Oermens kon spreekfrequenties horen

kijkmagazine

28 september 2015 11:00

Onderzoek naar de gehoorcapaciteiten van de vroege mens suggereert dat onze voorgangers miljoenen jaren geleden al communiceerden op dezelfde toonhoogten.

De zware stem van zangers als Louis Armstrong mogen wellicht anders doen vermoeden, maar de mens heeft – in vergelijking met de aap – een hoog stemgeluid. En die hogere stemklanken zijn een belangrijke factor geweest in de ontwikkeling van menselijke communicatie. Nu hebben paleontologische wetenschappers van de Bingham University in New York vastgesteld dat de mens die zo’n twee miljoen jaar geleden leefde ook al hogere frequenties kon horen dan zijn evolutionaire evenknie, de chimpansee.

3d-gehoor

De paleontologen onderzochten de schedels en gehoorbeentjes vanAustralopithecus africanus en Paranthropus robustus, twee soorten hominini die zo’n één tot drie miljoen jaar geleden leefden. Met behulp van CT-scans maakten ze een 3d-reconstructie van hun gehoororganen. Vervolgens berekende een computermodel de frequenties die deze oermensen konden horen. Hetzelfde deden de wetenschappers met de botten van de huidige mens en chimpansee.

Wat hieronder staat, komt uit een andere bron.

==> flow/design.v (excerpt) <==
module AXIS_FIR_v1_0 # 
    (
        parameter integer C_S_AXIS_TDATA_WIDTH	= 16,
        parameter integer C_M_AXIS_TDATA_WIDTH	= 32,
        parameter integer C_M_AXIS_START_COUNT	= 32
    )
    (
        input wire [3:0] s_axis_tkeep,
        output wire [3:0] m_axis_tkeep,
        input wire  s_axis_aclk,
        input wire  s_axis_aresetn,
        output wire  s_axis_tready,
        input wire [C_S_AXIS_TDATA_WIDTH-1 : 0] s_axis_tdata,
        input wire [(C_S_AXIS_TDATA_WIDTH/8)-1 : 0] s_axis_tstrb,
        input wire  s_axis_tlast,
        input wire  s_axis_tvalid,
        input wire  m_axis_aclk,
        input wire  m_axis_aresetn,
        output wire  m_axis_tvalid,
        output wire [C_M_AXIS_TDATA_WIDTH-1 : 0] m_axis_tdata,
        output wire [(C_M_AXIS_TDATA_WIDTH/8)-1 : 0] m_axis_tstrb,
        output wire  m_axis_tlast,
        input wire  m_axis_tready
    );
Size: about 720 flip-flops, ~72 I/O pins, about 81000 um^2 of cells after synthesis.
clock: 5.21 ns
lec_check: 0
cap_margin: 15
core_margin: 2
core_utilization: 72
cts_cluster_diameter: 354
hold_slack_margin: -0.08
place_density: 0.64
setup_slack_margin: -0.3
slew_margin: 5
run.sh (not shown) runs the stock make flow with config.mk's settings and CLKGATE_MAP_FILE=.
The first run completed, yet does not pass: setup timing.
Next try:
Settings changed: ABC_AREA set to 1, CAP_MARGIN 15 to 0, CTS_CLUSTER_DIAMETER 354 to not set, HOLD_SLACK_MARGIN -0.08 to not set, PLACE_DENSITY 0.64 to 0.41, SETUP_SLACK_MARGIN -0.3 to not set, SLEW_MARGIN 5 to 20.
Clock period 5.21 ns to 4.66 ns, I/O delays scaled along.
What happened: With this change the flow never finished: it broke off in global routing (5_1_grt) on GRT-0232. Area after synthesis grows by 8.2%. Die size rises by 8.1%. Synthesized cell count rises by 29%.
Next try:
Settings changed: ABC_AREA 1 to not set, CAP_MARGIN 0 to 20, CORE_UTILIZATION 72 to 62, PLACE_DENSITY 0.41 to not set.
Clock period 4.66 ns to 5.82 ns, I/O delays scaled along.
Outcome: The changed run completed, yet does not pass: setup timing; area after synthesis is lower by a little under a tenth; synthesized cell count is lower by about a fifth; die size is higher by a little under a tenth.
Next try:
Settings changed: CORE_UTILIZATION 62 to 40.
Clock period 5.82 ns to 8.0 ns, I/O delays scaled along.
Outcome:
- This time the run completed with no timing, DRC or antenna violations
- register-to-register slack improves by 1.1 ns
- hold slack barely changes
- cell area fell by 3.9%
- cell count increases by 4.6%
- clock skew goes up by 0.041 ns
- global-route usage went down by 11 points
- synthesized cell count does not change
- routed wire length came out lower by 2.2%

Starting RTL as in the previous note.
Settings: LEC_CHECK=0, CAP_MARGIN=20, CELL_PAD_IN_SITES_GLOBAL_PLACEMENT=1, CORE_ASPECT_RATIO=1.33, CORE_MARGIN=9, CORE_UTILIZATION=17, GPL_ROUTABILITY_DRIVEN=1, GPL_TIMING_DRIVEN=1, SLEW_MARGIN=20, TNS_END_PERCENT=65; clock period 6.23 ns.
The baseline finished but fails on negative setup slack.
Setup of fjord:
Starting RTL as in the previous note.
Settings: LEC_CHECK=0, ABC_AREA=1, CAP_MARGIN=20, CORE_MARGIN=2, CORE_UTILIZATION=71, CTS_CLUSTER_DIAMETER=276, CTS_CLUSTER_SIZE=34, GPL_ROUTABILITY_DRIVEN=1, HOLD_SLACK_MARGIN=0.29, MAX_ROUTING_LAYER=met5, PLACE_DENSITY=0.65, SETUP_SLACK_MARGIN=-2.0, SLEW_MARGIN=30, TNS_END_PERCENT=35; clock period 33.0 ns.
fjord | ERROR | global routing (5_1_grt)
== run A ==
## reuleaux
module reuleaux(input logic clk, input logic rst_n, input logic [2:0] colour,
                input logic [7:0] centre_x, input logic [6:0] centre_y, input logic [7:0] diameter,
                input logic start, output logic done,
                output logic [7:0] vga_x, output logic [6:0] vga_y,
                output logic [2:0] vga_colour, output logic vga_plot);
Settings: LEC_CHECK=0, ABC_AREA=1, CAP_MARGIN=20, CELL_PAD_IN_SITES_GLOBAL_PLACEMENT=1, CORE_ASPECT_RATIO=1.39, CORE_MARGIN=2, CORE_UTILIZATION=40, CTS_CLUSTER_DIAMETER=327, GPL_ROUTABILITY_DRIVEN=0, SLEW_MARGIN=20; clock period 34.0 ns.
run.sh (not shown) runs the stock make flow with config.mk's settings and CLKGATE_MAP_FILE=.
Edits applied to the flow inputs when going from run A to run B:
# run A
export LEC_CHECK = 0
export ABC_AREA = 1
export CAP_MARGIN = 20
export CELL_PAD_IN_SITES_GLOBAL_PLACEMENT = 1
export CORE_ASPECT_RATIO = 1.39
export CORE_MARGIN = 2
export CORE_UTILIZATION = 40
export CTS_CLUSTER_DIAMETER = 327
export GPL_ROUTABILITY_DRIVEN = 0
export SLEW_MARGIN = 20
create_clock -name core_clock -period 34.0 [get_ports {clk}]
# run B
export LEC_CHECK = 0
export CAP_MARGIN = 20
export CORE_MARGIN = 2
export CORE_UTILIZATION = 40
export SETUP_SLACK_MARGIN = 5.0
export SLEW_MARGIN = 20
create_clock -name core_clock -period 33.4 [get_ports {clk}]
Findings:
- Worst setup path endpoint: vga_x[3] -> run B, vga_y[0] -> run A
- When run B is set beside run A, its detailed placement HPWL turns out to be 17,000 microns smaller.
- In the tables for run B and run A, sequential share of layout area reads higher with run A.
- Run A → run B: area of the synthesized netlist per yosys stat lower, number of well-tap cells placed went down, critical path depth shrank by about 28%, count of clock buffers in the final design decreased by 1 relative to the old numbers.
Changes in run C relative to run B:
# run B
export LEC_CHECK = 0
export CAP_MARGIN = 20
export CORE_MARGIN = 2
export CORE_UTILIZATION = 40
export SETUP_SLACK_MARGIN = 5.0
export SLEW_MARGIN = 20
create_clock -name core_clock -period 33.4 [get_ports {clk}]
# run C
export LEC_CHECK = 0
export CAP_MARGIN = 20
export CORE_MARGIN = 2
export CORE_UTILIZATION = 61
export SETUP_SLACK_MARGIN = 5.0
export SLEW_MARGIN = 20
create_clock -name core_clock -period 18.7 [get_ports {clk}]
Notes after the runs:
- Although it ran to completion, run C produced a layout that fails the final checks because of setup timing.
- Of run B and run C, the run reporting the lower final worst-path cycle share was run B.
- On met2 routing resource usage after global routing: between run B and run C, it ends up higher for run C.
- Run C: met1 routed wirelength after detailed routing lower than run B
- Layout overhead on the synthesized area up 13 points in run C wrt run B
- Compared with run B, run C ends up with a larger final cell area.
- Via count (run C vs. run B) increases by more than 10%
- Higher routability congestion estimate was reported by run C, not run B.
- Total global-route track usage: run C > run B
- Looking at run B and run C, the hold slack is a wash.


Starting RTL as in the previous note.
==> flow/config.mk <==
export PLATFORM = sky130hd
export DESIGN_NAME = reuleaux
export DESIGN_NICKNAME = reuleaux
export VERILOG_FILES = /design/flow/design.v
export SDC_FILE = /design/flow/constraint.sdc
export NUM_CORES = 4
export LEC_CHECK = 0
export CAP_MARGIN = 20
export CORE_ASPECT_RATIO = 0.5
export CORE_MARGIN = 8
export CORE_UTILIZATION = 30
export CTS_CLUSTER_DIAMETER = 362
export CTS_CLUSTER_SIZE = 97
export SLEW_MARGIN = 20
==> flow/constraint.sdc <==
create_clock -name core_clock -period 42.8 [get_ports {clk}]
set_input_delay 8.5600 -clock core_clock [delete_from_list [all_inputs] [get_ports {clk}]]
set_output_delay 8.5600 -clock core_clock [all_outputs]
set_load 0.01 [all_outputs]
Rerun with:
Settings changed: CORE_ASPECT_RATIO 0.5 to default, CORE_MARGIN 8 to 2, CORE_UTILIZATION 30 to 53, CTS_CLUSTER_DIAMETER 362 to default, CTS_CLUSTER_SIZE 97 to default.
Clock period 42.8 ns to 17.5 ns, I/O delays scaled along.
- Now the flow ran to the end with violations: setup timing
- routed wire length came out higher by 12%
- die size is lower by 47%
- non-clock buffer count rises by 869
- core utilization increases by 40 points
- count of clock-buffer cells in the layout is unchanged
- setup slack is worse by 9.2 ns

De onderzoeksresultaten toonden dat de oermens al aardig op weg was een menselijk gehoor te ontwikkelen. De moderne mens en chimpansee horen even goed onder de 3 kilohertz, maar geluiden daarboven (tussen de 3 en 5 kilohertz) worden beter waargenomen door mensen. Voor de hominini gold dat hun gehoorprestaties onder de 3 kilohertz gelijk waren aan die van chimpansees en beter bij frequenties tussen de 3 en 4 kilohertz. Het menselijk onderscheid op het gebied van hoge tonen manifesteerde zich dus al twee miljoen jaar geleden.

Taal

Het kunnen horen van hogere frequenties lijkt een belangrijke voorwaarde te zijn geweest voor de ontwikkeling van geavanceerde communicatie, uiteindelijk taal. Medeklinkers als de ‘t’ en de ‘s’ bevatten namelijk geluiden uit het hogere 3-5 kilohertz register. Het kunnen waarnemen van deze klanken zou op den duur geraffineerdere stemgeluiden mogelijk hebben gemaakt.

“Zodra je die reikwijdte vergroot, kan je meer informatie versturen in je berichten,” redeneert hoofdonderzoeker Rolf Quam, “en we denken dat er een verband is met taal wanneer het gehoorbereik wordt vergroot.”

Dat wil niet zeggen dat de hominini met taal communiceerden. Wetenschappers zijn er vrijwel zeker van dat die menselijke eigenschap zich veel later ontwikkelde. Hoogstwaarschijnlijk is wel dat de oermens communiceerde met stemgeluiden, net zoals andere primaten, alleen dan óók met de hoge tonen die een uiteindelijke ontwikkeling van taal mogelijk hebben gemaakt.